Benefits of Walking
By Tommy Boone
Walking is widely recommended for its health benefits. According to a recent U.S. Surgeon General report on physical activity and health in America, more than half of the U.S. population does not participate regularly in any type of exercise. That physical inactivity can lead to poor health.
The Surgeon General urged Americans to "get in shape," encouraging everyone to get at least one-half hour of moderately vigorous activity (such as brisk walking) each day. The latest recommendations suggest that you should try to walk two miles at a brisk pace of three to four miles per hour nearly every day.
It is increasingly obvious that one of the best ways to maintain good health is through physical activity. Regular participation in exercise has been shown to be helpful in the prevention of such killers as heart disease, cancer, and diabetes. Exercise also helps to control weight. (According to the latest research, one out of three Americans is obese.)
And because exercise helps to strengthen muscles and bones, it can even decrease your risk of developing diseases such as osteoporosis and arthritis.
Some of the most interesting and overwhelming evidence supporting the need to be physically active is from the research being conducted at the Cooper Institute for Aerobics Research in Dallas, Texas. Dr. Kenneth Cooper, known as the "father of aerobics," founded the Cooper Clinic in the early 1970s to investigate the effects of physical activity and fitness on health and longevity and to help people develop healthy lifestyles.
In July 1996, research from the Cooper Institute showed that participating in moderate to high levels of physical activity reduced the risk of dying from any given cause. This held true regardless of other risk factors. In other words, even if an individual suffers from high blood pressure or obesity, the chances of dying are lessened by maintaining at least a moderate level of fitness. This is remarkably good news, especially for individuals who have hereditary risk factors such as a family history of heart disease.

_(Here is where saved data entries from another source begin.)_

<file path="src/rtl/vga_sync_gen.sv">
// VGA timing generator driven by a pixel-enable strobe: sync, active-video, pixel coordinates, line/frame pulses.
// Optional macro VGA_SYNC_REG_OUT_EN registers all outputs, which then lag the counters by one pixel.
`timescale 1ns/1ps
module vga_sync_gen #(
  parameter int   H_ACTIVE = 640,
  parameter int   H_FP     = 16,
  parameter int   H_SYNC   = 96,
  parameter int   H_BP     = 48,
  parameter int   V_ACTIVE = 480,
  parameter int   V_FP     = 10,
  parameter int   V_SYNC   = 2,
  parameter int   V_BP     = 33,
  parameter logic SYNC_POL = 1'b0,
  parameter int   CNT_W    = 10
) (
  input  logic             clk,
  input  logic             rst,
  input  logic             pix_en,
  output logic             hsync,
  output logic             vsync,
  output logic             video_on,
  output logic [CNT_W-1:0] x,
  output logic [CNT_W-1:0] y,
  output logic             line_end,
  output logic             frame_end
);

  localparam int H_TOTAL = H_ACTIVE + H_FP + H_SYNC + H_BP;
  localparam int V_TOTAL = V_ACTIVE + V_FP + V_SYNC + V_BP;

  localparam logic [CNT_W-1:0] H_LAST = CNT_W'(H_TOTAL - 1);
  localparam logic [CNT_W-1:0] V_LAST = CNT_W'(V_TOTAL - 1);
  localparam logic [CNT_W-1:0] H_ACT  = CNT_W'(H_ACTIVE);
  localparam logic [CNT_W-1:0] V_ACT  = CNT_W'(V_ACTIVE);
  localparam logic [CNT_W-1:0] HS_BEG = CNT_W'(H_ACTIVE + H_FP);
  localparam logic [CNT_W-1:0] HS_END = CNT_W'(H_ACTIVE + H_FP + H_SYNC - 1);
  localparam logic [CNT_W-1:0] VS_BEG = CNT_W'(V_ACTIVE + V_FP);
  localparam logic [CNT_W-1:0] VS_END = CNT_W'(V_ACTIVE + V_FP + V_SYNC - 1);

  if (H_TOTAL > (1 << CNT_W) || V_TOTAL > (1 << CNT_W)) begin : g_param_chk
    $error("vga_sync_gen: H_TOTAL/V_TOTAL do not fit in CNT_W bits");
  end

  logic [CNT_W-1:0] h_cnt, v_cnt;
  logic             h_last, v_last;
  logic             hs_c, vs_c, von_c;

  assign h_last = (h_cnt == H_LAST);
  assign v_last = (v_cnt == V_LAST);

  always_ff @(posedge clk or negedge rst) begin
    if (!rst) begin
      h_cnt <= '0;
      v_cnt <= '0;
    end else if (pix_en) begin
      if (h_last) begin
        h_cnt <= '0;
        v_cnt <= v_last ? '0 : v_cnt + 1'b1;
      end else begin
        h_cnt <= h_cnt + 1'b1;
      end
    end
  end

  assign hs_c  = (h_cnt >= HS_BEG && h_cnt <= HS_END) ? SYNC_POL : ~SYNC_POL;
  assign vs_c  = (v_cnt >= VS_BEG && v_cnt <= VS_END) ? SYNC_POL : ~SYNC_POL;
  assign von_c = (h_cnt < H_ACT) && (v_cnt < V_ACT);

`ifdef VGA_SYNC_REG_OUT_EN
  // Every output samples the pre-advance counters, so the set stays mutually aligned.
  always_ff @(posedge clk or negedge rst) begin
    if (!rst) begin
      hsync    <= ~SYNC_POL;
      vsync    <= ~SYNC_POL;
      video_on <= 1'b0;
      x        <= '0;
      y        <= '0;
    end else if (pix_en) begin
      hsync    <= hs_c;
      vsync    <= vs_c;
      video_on <= von_c;
      x        <= h_cnt;
      y        <= v_cnt;
    end
  end

  assign line_end  = pix_en && (x == H_LAST);
  assign frame_end = line_end && (y == V_LAST);
`else
  assign hsync     = hs_c;
  assign vsync     = vs_c;
  // Counters sit at (0,0) during reset, which would otherwise read as visible.
  assign video_on  = rst && von_c;
  assign x         = h_cnt;
  assign y         = v_cnt;
  assign line_end  = pix_en && h_last;
  assign frame_end = line_end && v_last;
`endif

endmodule

</file>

In 2007, Circulation, the journal of the American Heart Association, published an updated report on physical activity and public health. In order to make a recommendation on the amount of exercise necessary to benefit America's health, an expert panel of scientists, including physicians, epidemiologists, exercise scientists, and public-health specialists reviewed research on physical activity and the impact of exercise on health.
Their conclusion was the same as the plea issued by the Surgeon General: "Every U.S. adult should accumulate 30 minutes or more of moderate-intensity physical activity on most, or preferably all, days of the week." The researchers determined that intermittent as well as sustained activity can be beneficial. In other words, on days when you can't fit in a 30-minute walk, you can still garner fitness benefits by taking two or more shorter walks squeezed in throughout the day. This may seem somewhat confusing to those of you who are well acquainted with previous recommendations to exercise for a sustained period of 20 to 60 minutes. The Surgeon General's report is not meant to overshadow or replace these previously recommended exercise guidelines.
Exercising for a sustained period of time is still the best way we know to make improvements in your cardiorespiratory fitness. But for many, exercising for long periods of time can be intimidating. And most of us experience days when unforeseen events throw off our schedules and prevent us from having a solid block of time for exercise.
Significant health benefits can be realized by simply ceasing to sit and starting to move. The risk of developing heart disease, high blood pressure, non-insulin-dependent diabetes, and colon and breast cancers can be reduced just by becoming more physically active.